Quesito

Buonasera p. Angelo
per caso mi sono imbattuta nel vostro sito rimanendone piacevolmente sorpresa e, leggendo le sue risposte puntuali ed esaurienti, ho deciso anche io di approfittare della sua disponibilità.
Da sempre e sicuramente per la mia "dura cervice" non comprendo quale grande differenza ci sia tra la risposta di Zaccaria all’angelo ("come potrò mai conoscere questo?") e quella data da Maria ("Come avverrà questo?").
Nella Bibbia di Gerusalemme è scritto che Zaccaria domanda un segno ma tuttavia rimane scettico, da cosa lo si deduce? Forse dal senso del verbo greco del quale una volta tradotto in italiano si perde qualche sfumatura? La ringrazio per la sua pazienza per questo utilissimo servizio che svolge.


Risposta del sacerdote

Carissima,
1. Zaccaria si dimostra scettico perché pensa ad una realtà impossibile. Dice infatti: "Io sono vecchio e mia moglie è avanti negli anni" (Lc 1,18).
Al contrario Maria non dubita. È un angelo del Signore che le annuncia questo. Chiede però come possa diventare madre conciliandolo col suo proposito di verginità.
L’angelo la conferma nel suo proposito di verginità certamente ispirato da Dio e da lei pienamente accolto.
Quella infatti per al condizione perché il Messia fosse uomo come noi, ma nello stesso tempo Dio che si faceva carne.

2. Ecco come il Padre M. J. Lagrange, fondatore della Scuola biblica di Gerusalemme, commenta la risposta di Zaccaria: “L’angelo scoprì senza dubbio nell’anima di Zaccaria un’ombra di
incredulità.

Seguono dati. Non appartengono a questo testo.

==> src/rtl/if_pc_ctrl.sv <==
// Fetch-stage PC register with vectored, prioritised, nestable interrupts.
// Return PCs and the interrupted handler's priority are kept on an internal LIFO.
module if_pc_ctrl #(
  parameter int              XLEN        = 32,
  parameter logic [XLEN-1:0] RESET_PC    = '0,
  parameter int              NUM_IRQ     = 4,
  parameter logic [XLEN-1:0] VEC_BASE    = XLEN'(32'h0000_1000),
  parameter int              VEC_SHIFT   = 4,
  parameter int              STACK_DEPTH = 4,
  localparam int             DEPTH_W     = $clog2(STACK_DEPTH + 1)
) (
  input  logic               clk,
  input  logic               reset,
  input  logic [XLEN-1:0]    npc,
  input  logic               pc_write,
  input  logic               int_en,
  input  logic [NUM_IRQ-1:0] irq,
  input  logic               irq_ret,
  output logic [XLEN-1:0]    pc,
  output logic [NUM_IRQ-1:0] irq_ack,
  output logic [DEPTH_W-1:0] int_depth,
  output logic               int_active,
  output logic               ret_err
);

  localparam int PRIO_W = $clog2(NUM_IRQ + 1);
  localparam int IDX_W  = (STACK_DEPTH > 1) ? $clog2(STACK_DEPTH) : 1;

  logic [XLEN-1:0]    stack_pc   [STACK_DEPTH];
  logic [PRIO_W-1:0]  stack_prio [STACK_DEPTH];
  logic [PRIO_W-1:0]  cur_prio;
  logic [DEPTH_W-1:0] depth;

  logic               win_valid;
  logic [PRIO_W-1:0]  win_idx;
  logic [XLEN-1:0]    vec_pc;
  logic               do_ret;
  logic               do_entry;
  logic [IDX_W-1:0]   push_idx;
  logic [IDX_W-1:0]   pop_idx;

  // Lowest requesting index wins; scanning downward leaves the lowest one last.
  always_comb begin
    win_valid = 1'b0;
    win_idx   = '0;
    for (int i = NUM_IRQ - 1; i >= 0; i--) begin
      if (irq[i]) begin
        win_valid = 1'b1;
        win_idx   = PRIO_W'(i);
      end
    end
  end

  assign vec_pc   = VEC_BASE + (XLEN'(win_idx) << VEC_SHIFT);
  assign do_ret   = irq_ret && (depth != '0);
  assign do_entry = !do_ret && int_en && win_valid && (win_idx < cur_prio) &&
                    (depth < DEPTH_W'(STACK_DEPTH));
  assign push_idx = IDX_W'(depth);
  assign pop_idx  = IDX_W'(depth - DEPTH_W'(1));

  // Each entry saves the interrupted PC and the priority that was running then.
  always_ff @(posedge clk) begin
    if (reset && do_entry) begin
      stack_pc[push_idx]   <= pc;
      stack_prio[push_idx] <= cur_prio;
    end
  end

  always_ff @(posedge clk) begin
    if (!reset) begin
      pc         <= RESET_PC;
      depth      <= '0;
      cur_prio   <= PRIO_W'(NUM_IRQ);
      irq_ack    <= '0;
      ret_err    <= 1'b0;
      int_active <= 1'b0;
    end else begin
      irq_ack <= '0;
      ret_err <= irq_ret && (depth == '0);
      if (do_ret) begin
        pc         <= stack_pc[pop_idx];
        cur_prio   <= stack_prio[pop_idx];
        depth      <= depth - DEPTH_W'(1);
        int_active <= (depth != DEPTH_W'(1));
      end else if (do_entry) begin
        pc         <= vec_pc;
        cur_prio   <= win_idx;
        depth      <= depth + DEPTH_W'(1);
        int_active <= 1'b1;
        irq_ack    <= NUM_IRQ'(1) << win_idx;
      end else if (pc_write) begin
        pc <= npc;
      end
    end
  end

  assign int_depth = depth;

endmodule
## config.mk

```make
export PLATFORM = sky130hd
export DESIGN_NAME = bck_store_arbiter
export DESIGN_NICKNAME = d
export VERILOG_FILES = /design/src/rtl/smem_pkg.sv /design/src/rtl/store_fifo.sv /design/src/rtl/bck_store_arbiter.sv
export SDC_FILE = /design/constraint.sdc
export NUM_CORES = 2
export LEC_CHECK = 0
export BUFFER_PORTS_ARGS = -buffer_cell sky130_fd_sc_hd__buf_2
export CAP_MARGIN = 25
export CORE_ASPECT_RATIO = 1.2
export CORE_MARGIN = 2
export CORE_UTILIZATION = 59
export CTS_CLUSTER_SIZE = 30
export DETAILED_ROUTE_END_ITERATION = 12
export HOLD_SLACK_MARGIN = 0.15
export PLACE_DENSITY = 0.79
export SLEW_MARGIN = 20
export SYNTH_ARGS = -nofsm -noshare
export SYNTH_HDL_FRONTEND = slang
export SYNTH_SLANG_ARGS = --single-unit
```

## constraint.sdc

```tcl
create_clock -name clk -period 11.45 [get_ports clk]
set_input_delay 1.7175 -clock clk [delete_from_list [all_inputs] [get_ports clk]]
set_output_delay 1.7175 -clock clk [all_outputs]
set_load 0.05 [all_outputs]
```
--- src/rtl/seg_scan_reader.sv ---
// rtl/seg_scan_reader.sv - multiplexed 7-segment bus sampler, debouncer and frame publisher
//
// Watches a multiplexed 7-segment display bus. Each digit slot is debounced
// (STABLE identical one-hot samples), decoded back to a BCD value, and held in
// a shadow register. Once every slot has been captured in the current scan,
// the whole shadow word is published atomically on the following edge.
//
// Ports:
//   clk          system clock, rising edge
//   rst          synchronous active-high reset
//   seg_in[6:0]  segment lines a..g (bit6=a .. bit0=g), active-high
//   dig_in       one-hot digit enables, bit i selects slot i
//   values       published digit values, slot i at [4i+3:4i]
//   invalid      per-slot flag: published pattern was not a legal 0-9 glyph
//   frame_valid  one-cycle pulse when values/invalid update
//   err_multi    one-cycle pulse, registered, for each multi-hot dig_in sample

module seg_scan_reader #(
    parameter int DIGITS = 4,
    parameter int STABLE = 4
) (
    input  logic                  clk,
    input  logic                  rst,
    input  logic [6:0]            seg_in,
    input  logic [DIGITS-1:0]     dig_in,
    output logic [4*DIGITS-1:0]   values,
    output logic [DIGITS-1:0]     invalid,
    output logic                  frame_valid,
    output logic                  err_multi
);

    localparam int              CW       = $clog2(STABLE) + 1;
    localparam logic [CW-1:0]   STABLE_C = CW'(STABLE);
    localparam logic [DIGITS-1:0] ONE_D  = DIGITS'(1);

    // Previous bus sample, stability counter and frame collection state
    logic [6:0]          prev_seg_q, prev_seg_d;
    logic [DIGITS-1:0]   prev_dig_q, prev_dig_d;
    logic [CW-1:0]       cnt_q, cnt_d;
    logic [4*DIGITS-1:0] shadow_val_q, shadow_val_d;
    logic [DIGITS-1:0]   shadow_inv_q, shadow_inv_d;
    logic [DIGITS-1:0]   mask_q, mask_d;
    logic                pub_q, pub_d;

    // Published outputs
    logic [4*DIGITS-1:0] values_q, values_d;
    logic [DIGITS-1:0]   invalid_q, invalid_d;
    logic                frame_valid_q, frame_valid_d;
    logic                err_multi_q, err_multi_d;

    // Combinational helpers
    logic       same;
    logic       onehot;
    logic       multi;
    logic       capture;
    logic [3:0] dec_val;
    logic       dec_inv;

    // Glyph decode: anything outside the ten legal patterns is flagged.
    always_comb begin
        dec_val = 4'hF;
        dec_inv = 1'b0;
        case (seg_in)
            7'b1111110: dec_val = 4'd0;
            7'b0110000: dec_val = 4'd1;
            7'b1101101: dec_val = 4'd2;
            7'b1111001: dec_val = 4'd3;
            7'b0110011: dec_val = 4'd4;
            7'b1011011: dec_val = 4'd5;
            7'b1011111: dec_val = 4'd6;
            7'b1110000: dec_val = 4'd7;
            7'b1111111: dec_val = 4'd8;
            7'b1111011: dec_val = 4'd9;
            default: begin
                dec_val = 4'hF;
                dec_inv = 1'b1;
            end
        endcase
    end

    always_comb begin
        same   = (seg_in == prev_seg_q) && (dig_in == prev_dig_q);
        onehot = (dig_in != '0) && ((dig_in & (dig_in - ONE_D)) == '0);
        multi  = (dig_in != '0) && !onehot;

        // Saturating run-length counter; a new one-hot combination starts at 1
        // so that the STABLE-th identical sample lands on cnt == STABLE.
        if (!onehot) begin
            cnt_d = '0;
        end else if (!same) begin
            cnt_d = CW'(1);
        end else if (cnt_q == STABLE_C) begin
            cnt_d = cnt_q;
        end else begin
            cnt_d = cnt_q + CW'(1);
        end

        // Capture only on the edge the run first reaches STABLE; a saturated
        // run (same sample, counter already at STABLE) never re-captures.
        capture = onehot && (cnt_d == STABLE_C) && !(same && (cnt_q == STABLE_C));
    end

    always_comb begin
        prev_seg_d    = seg_in;
        prev_dig_d    = dig_in;
        shadow_val_d  = shadow_val_q;
        shadow_inv_d  = shadow_inv_q;
        values_d      = values_q;
        invalid_d     = invalid_q;
        frame_valid_d = pub_q;
        err_multi_d   = multi;

        // Publication reads the shadow before this edge's capture updates it,
        // so a first-digit capture of the next frame cannot leak into the word.
        if (pub_q) begin
            values_d  = shadow_val_q;
            invalid_d = shadow_inv_q;
        end

        for (int i = 0; i < DIGITS; i++) begin
            if (capture && dig_in[i]) begin
                shadow_val_d[4*i +: 4] = dec_val;
                shadow_inv_d[i]        = dec_inv;
            end
        end

        // Clearing on publication and setting from a same-edge capture are
        // combined so the next frame's first digit is kept.
        mask_d = (pub_q ? '0 : mask_q) | (capture ? dig_in : '0);
        pub_d  = capture && (&mask_d);
    end

    always_ff @(posedge clk) begin
        if (rst) begin
            prev_seg_q    <= '0;
            prev_dig_q    <= '0;
            cnt_q         <= '0;
            shadow_val_q  <= '0;
            shadow_inv_q  <= '0;
            mask_q        <= '0;
            pub_q         <= 1'b0;
            values_q      <= '0;
            invalid_q     <= '0;
            frame_valid_q <= 1'b0;
            err_multi_q   <= 1'b0;
        end else begin
            prev_seg_q    <= prev_seg_d;
            prev_dig_q    <= prev_dig_d;
            cnt_q         <= cnt_d;
            shadow_val_q  <= shadow_val_d;
            shadow_inv_q  <= shadow_inv_d;
            mask_q        <= mask_d;
            pub_q         <= pub_d;
            values_q      <= values_d;
            invalid_q     <= invalid_d;
            frame_valid_q <= frame_valid_d;
            err_multi_q   <= err_multi_d;
        end
    end

    assign values      = values_q;
    assign invalid     = invalid_q;
    assign frame_valid = frame_valid_q;
    assign err_multi   = err_multi_q;

endmodule

--- config.mk ---
export PLATFORM = sky130hd
export DESIGN_NAME = seg_scan_reader
export DESIGN_NICKNAME = d
export VERILOG_FILES = /design/src/rtl/seg_scan_reader.sv
export SDC_FILE = /design/constraint.sdc
export NUM_CORES = 1
export LEC_CHECK = 0
export ABC_AREA = 0
export BUFFER_PORTS_ARGS = -buffer_cell sky130_fd_sc_hd__buf_4
export CORE_AREA = 2 2 71 73
export CTS_CLUSTER_DIAMETER = 100
export CTS_CLUSTER_SIZE = 24
export DETAILED_ROUTE_END_ITERATION = 8
export DIE_AREA = 0 0 73 75
export PLACE_DENSITY = 0.85
export SLEW_MARGIN = 0
export SYNTH_ARGS = -nofsm -noshare
export SYNTH_HDL_FRONTEND = slang
export SYNTH_SLANG_ARGS = --single-unit
export TNS_END_PERCENT = 30
--- constraint.sdc ---
create_clock -name clk -period 3.3 [get_ports clk]
set_input_delay 0 -clock clk [delete_from_list [all_inputs] [get_ports clk]]
set_output_delay 0 -clock clk [all_outputs]
set_load 0.02 [all_outputs]
## src/rtl/nibble_serial_adder_pkg.sv

```systemverilog
// Shared definitions for the nibble-serial adder: FSM state encoding and the
// nibble width handled per clock.
package nsa_defs;

  localparam int NIB = 4;

  typedef enum logic [1:0] {
    IDLE = 2'd0,
    RUN  = 2'd1,
    DONE = 2'd2
  } state_t;

endpackage

```

## src/rtl/nibble_serial_adder_if.sv

```systemverilog
// Operand and result handshake bundle of the nibble-serial adder.
// The master drives operands and consumes results; the slave is the adder.
interface nibble_serial_adder_if #(
  parameter int WIDTH = 16
);

  logic             in_valid;
  logic             in_ready;
  logic [WIDTH-1:0] a;
  logic [WIDTH-1:0] b;
  logic             cin;
  logic             out_valid;
  logic             out_ready;
  logic [WIDTH-1:0] sum;
  logic             cout;
  logic             busy;

  modport master (
    output in_valid, a, b, cin, out_ready,
    input  in_ready, out_valid, sum, cout, busy
  );

  modport slave (
    input  in_valid, a, b, cin, out_ready,
    output in_ready, out_valid, sum, cout, busy
  );

endinterface

```

## src/rtl/nibble_serial_adder_rca.sv

```systemverilog
// 4-bit ripple-carry adder, purely combinational; the datapath reused by the
// nibble-serial adder.
module rca (
  input  logic [3:0] a,
  input  logic [3:0] b,
  input  logic       cin,
  output logic [3:0] s,
  output logic       cout
);

  logic carry;

  // NOTE: blocking assignments here on purpose -- carry is a ripple temporary
  // that each loop iteration reads after the previous one wrote it.
  always_comb begin
    carry = cin;
    s     = '0;
    for (int i = 0; i < 4; i++) begin
      s[i]  = a[i] ^ b[i] ^ carry;
      carry = (a[i] & b[i]) | (carry & (a[i] ^ b[i]));
    end
    cout = carry;
  end

endmodule

```

## src/rtl/nibble_serial_adder.sv

```systemverilog
// Multi-cycle WIDTH-bit adder: computes a + b + cin one nibble per clock through
// a single 4-bit ripple-carry adder, with the carry registered between nibbles.
module nibble_serial_adder
  import nsa_defs::*;
#(
  parameter int WIDTH = 16
) (
  input  logic                 clk,
  input  logic                 rst_n,
  nibble_serial_adder_if.slave bus
);

  localparam int N  = WIDTH / NIB;
  localparam int CW = $clog2(N) + 1;

  state_t           state;
  logic [WIDTH-1:0] a_sh;
  logic [WIDTH-1:0] b_sh;
  logic [WIDTH-1:0] sum_r;
  logic             carry;
  logic             cout_r;
  logic [CW-1:0]    cnt;
  logic [NIB-1:0]   nib_s;
  logic             nib_c;

  rca u_rca (
    .a    (a_sh[NIB-1:0]),
    .b    (b_sh[NIB-1:0]),
    .cin  (carry),
    .s    (nib_s),
    .cout (nib_c)
  );

  // Operands are only ever sampled on the accepting edge, so X on a/b while
  // the block is busy never reaches the shift registers.
  // NOTE: sequential state uses non-blocking assignments so every register
  // sees the pre-edge values of the others, matching the hardware.
  always_ff @(posedge clk or negedge rst_n) begin
    if (!rst_n) begin
      state  <= IDLE;
      a_sh   <= '0;
      b_sh   <= '0;
      sum_r  <= '0;
      carry  <= 1'b0;
      cout_r <= 1'b0;
      cnt    <= '0;
    end else begin
      case (state)
        IDLE: begin
          if (bus.in_valid) begin
            a_sh  <= bus.a;
            b_sh  <= bus.b;
            carry <= bus.cin;
            cnt   <= '0;
            state <= RUN;
          end
        end
        RUN: begin
          // Each nibble result enters at the top so the LSB nibble ends at bit 0.
          sum_r <= (sum_r >> NIB) | (WIDTH'(nib_s) << (WIDTH - NIB));
          a_sh  <= a_sh >> NIB;
          b_sh  <= b_sh >> NIB;
          carry <= nib_c;
          cnt   <= cnt + 1'b1;
          if (cnt == CW'(N - 1)) begin
            cout_r <= nib_c;
            state  <= DONE;
          end
        end
        DONE: begin
          if (bus.out_ready) state <= IDLE;
        end
        default: state <= IDLE;
      endcase
    end
  end

  assign bus.in_ready  = (state == IDLE);
  assign bus.out_valid = (state == DONE);
  assign bus.busy      = (state == RUN) || (state == DONE);
  assign bus.sum       = sum_r;
  assign bus.cout      = cout_r;

endmodule

```

## src/flat_wrapper.sv

```systemverilog
// flat-port wrapper written by rule: the top's interface ports become plain ports
module nibble_serial_adder_flat import nsa_defs::*;
#(
  parameter int WIDTH = 16
)
  (clk, rst_n, bus_in_valid, bus_a, bus_b, bus_cin, bus_out_ready, bus_in_ready, bus_out_valid, bus_sum, bus_cout, bus_busy);
  nibble_serial_adder_if #(.WIDTH(WIDTH)) bus_i ();
  input  logic clk;
  input  logic rst_n;
  input wire logic [$bits(bus_i.in_valid)-1:0] bus_in_valid;
  input wire logic [$bits(bus_i.a)-1:0] bus_a;
  input wire logic [$bits(bus_i.b)-1:0] bus_b;
  input wire logic [$bits(bus_i.cin)-1:0] bus_cin;
  input wire logic [$bits(bus_i.out_ready)-1:0] bus_out_ready;
  output wire logic [$bits(bus_i.in_ready)-1:0] bus_in_ready;
  output wire logic [$bits(bus_i.out_valid)-1:0] bus_out_valid;
  output wire logic [$bits(bus_i.sum)-1:0] bus_sum;
  output wire logic [$bits(bus_i.cout)-1:0] bus_cout;
  output wire logic [$bits(bus_i.busy)-1:0] bus_busy;
  assign bus_i.in_valid = bus_in_valid;
  assign bus_i.a = bus_a;
  assign bus_i.b = bus_b;
  assign bus_i.cin = bus_cin;
  assign bus_i.out_ready = bus_out_ready;
  assign bus_in_ready = bus_i.in_ready;
  assign bus_out_valid = bus_i.out_valid;
  assign bus_sum = bus_i.sum;
  assign bus_cout = bus_i.cout;
  assign bus_busy = bus_i.busy;
  nibble_serial_adder #(.WIDTH(WIDTH)) u_core (.clk(clk), .rst_n(rst_n), .bus(bus_i));
endmodule
```

## config.mk

```make
export PLATFORM = sky130hd
export DESIGN_NAME = nibble_serial_adder_flat
export DESIGN_NICKNAME = d
export VERILOG_FILES = /design/src/rtl/nibble_serial_adder_pkg.sv /design/src/rtl/nibble_serial_adder_if.sv /design/src/rtl/nibble_serial_adder_rca.sv /design/src/rtl/nibble_serial_adder.sv /design/src/flat_wrapper.sv
export SDC_FILE = /design/constraint.sdc
export NUM_CORES = 1
export LEC_CHECK = 0
export CAP_MARGIN = 20
export CELL_PAD_IN_SITES_DETAIL_PLACEMENT = 0
export CELL_PAD_IN_SITES_GLOBAL_PLACEMENT = 1
export CORE_MARGIN = 1
export CORE_UTILIZATION = 40
export DETAILED_ROUTE_END_ITERATION = 10
export PLACE_DENSITY = 0.8
export SYNTH_ARGS = -nofsm -noshare
export SYNTH_HDL_FRONTEND = slang
export SYNTH_SLANG_ARGS = --single-unit
```

## constraint.sdc

```tcl
create_clock -name clk -period 2.6 [get_ports clk]
set_clock_uncertainty 0.05 [all_clocks]
set_input_delay 0.52 -clock clk [delete_from_list [all_inputs] [get_ports clk]]
set_output_delay 0.52 -clock clk [all_outputs]
set_load 0.01 [all_outputs]
```

; ---- Word-level counts from Yosys, hierarchy flattened
; Cells that the tools add are included.
[totals]
reg_bits = 55
in_bits = 37
elab_cells = 53
[classes]
n_addsub = 1
eq_ne = 6
n_mux = 12
n_bitwise = 21
reduce_logical = 6
[ops]
columns = operator, n
row1 = 16-bit one-hot mux with 2 select lines, 2
row2 = 16-bit 2-to-1 mux, 2
row3 = 12-bit by 16-bit OR with 16-bit output, 1
row4 = 1-bit bitwise AND, 8
row5 = 1-bit XOR, 8
row6 = 2-bit 2-to-1 mux, 3
row7 = 2-bit one-hot mux with 3 select lines, 1
row8 = 3-bit one-hot mux with 2 select lines, 1
row9 = "2-bit inequality test, second input constant", 2
row10 = 1-bit OR, 4
row11 = 2-bit AND reduction, 2
row12 = "3-bit by 1-bit adder with 3-bit output, second input constant", 1
row13 = "3-bit by 2-bit equality test with 1-bit output, second input constant", 1
row14 = 3-bit 2-to-1 mux, 1
row15 = 3-bit AND reduction, 1
row16 = "2-bit by 1-bit equality test with 1-bit output, second input constant", 1
row17 = "2-bit equality test, second input constant", 1
row18 = 2-bit zero test, 1
row19 = "2-bit by 1-bit inequality test with 1-bit output, second input constant", 1
row20 = 1-bit one-hot mux with 2 select lines, 1
row21 = 2-bit nonzero test, 1
row22 = 1-bit logical OR, 1
row23 = 1-bit 2-to-1 mux, 1

; ---- Depth between registers and ports, before layout
; Gate-level depths: netlist (run 1).
[logic_depth]
ltp_word = 10
depth_mapped = 10

; ---- Hierarchy
; From an unflattened synthesis (run 1), not the netlist that was laid out.
[unflattened]
hier_cells = 225
area_unflattened_um2 = 2602.5
[by_module_without_submodules]
columns = module, n_inst, cells_per_inst, area_each_um2
row1 = nibble_serial_adder, 1, 211, 2484.9
row2 = rca, 1, 14, 117.6

; ---- Worst setup path before layout (run 1)
; No wires, ideal clock.
[synth_timing]
path_kind = register to register
startpoint = reg u_core.carry
endpoint = reg u_core.sum_r[15], in the netlist u_core.bus.sum[15]
setup_time_ns = 0.079
arrival_time_ns = 1.958
required_time_ns = 2.471
path_slack_ns = 0.512
stages_incl_launch_ff = 9
synth_period_minus_slack_ns = 2.088
path_cell_list = dfrtp_1 fa_1 inv_1 fa_1 inv_1 fa_1 inv_1 fa_1 mux2i_1
[synth_via]
elab_chain_cells = 8
[synth_lines]
columns = element, line_no
row1 = "start, declared", nibble_serial_adder.sv:20  ; logic carry;
row2 = "start signal, assigned", nibble_serial_adder.sv:53  ; carry <= bus.cin;
row3 = "start signal, assigned", nibble_serial_adder.sv:63  ; carry <= nib_c;
row4 = 1-bit bitwise AND, nibble_serial_adder_rca.sv:20  ; carry = (a[i] & b[i]) | (carry & (a[i] ^ b[i]));
row5 = 1-bit OR, nibble_serial_adder_rca.sv:20
row6 = 1-bit bitwise AND, nibble_serial_adder_rca.sv:20
row7 = 1-bit OR, nibble_serial_adder_rca.sv:20
row8 = 1-bit bitwise AND, nibble_serial_adder_rca.sv:20
row9 = 1-bit OR, nibble_serial_adder_rca.sv:20
row10 = 1-bit XOR, nibble_serial_adder_rca.sv:19  ; s[i] = a[i] ^ b[i] ^ carry;
row11 = 12-bit by 16-bit OR with 16-bit output, nibble_serial_adder.sv:60  ; sum_r <= (sum_r >> NIB) | (WIDTH'(nib_s) << (WIDTH - NIB));
row12 = "end signal, assigned", nibble_serial_adder.sv:60
row13 = "end, declared", nibble_serial_adder.sv:19  ; logic [WIDTH-1:0] sum_r;
; Every way passes these cells.
; A chain may end at the register's enable or synchronous reset.

; ---- Worst setup path in the final report (run 1)
[layout_timing]
startpoint = reg u_core.state[1]
endpoint = out bus_in_ready
[layout_via]
elab_chain_cells = 1
[layout_lines]
columns = element, line_no
row1 = "start, declared", nibble_serial_adder.sv:16  ; state_t state;
row2 = "start signal, assigned", nibble_serial_adder.sv:40  ; state <= IDLE;
row3 = "start signal, assigned", nibble_serial_adder.sv:55  ; state <= RUN;
row4 = "start signal, assigned", nibble_serial_adder.sv:67  ; state <= DONE;
row5 = 2-bit zero test, nibble_serial_adder.sv:78  ; assign bus.in_ready = (state == IDLE);
row6 = "end, declared", flat_wrapper.sv:15  ; output wire logic [$bits(bus_i.in_ready)-1:0] bus_in_ready;
; Every way passes these cells.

Quantunque avesse diritto a chiedere un segno: «Come potrò mai conoscere questo?»
nell’esprimere il suo stato d’animo non seppe guardarsi da un senso di tristezza e da
un’ombra di dubbio: «Io sono vecchio e mia moglie è avanti negli anni».
Si trattava senza dubbio di errore leggero e perciò l’angelo non ritrattò la promessa di Dio; ma
per essere stato titubante nell’accogliere la buona novella, la primizia dell’evangelo, venne condannato al mutismo fino alla nascita del bambino” (L’evangelo di Gesù Cristo, p. 14).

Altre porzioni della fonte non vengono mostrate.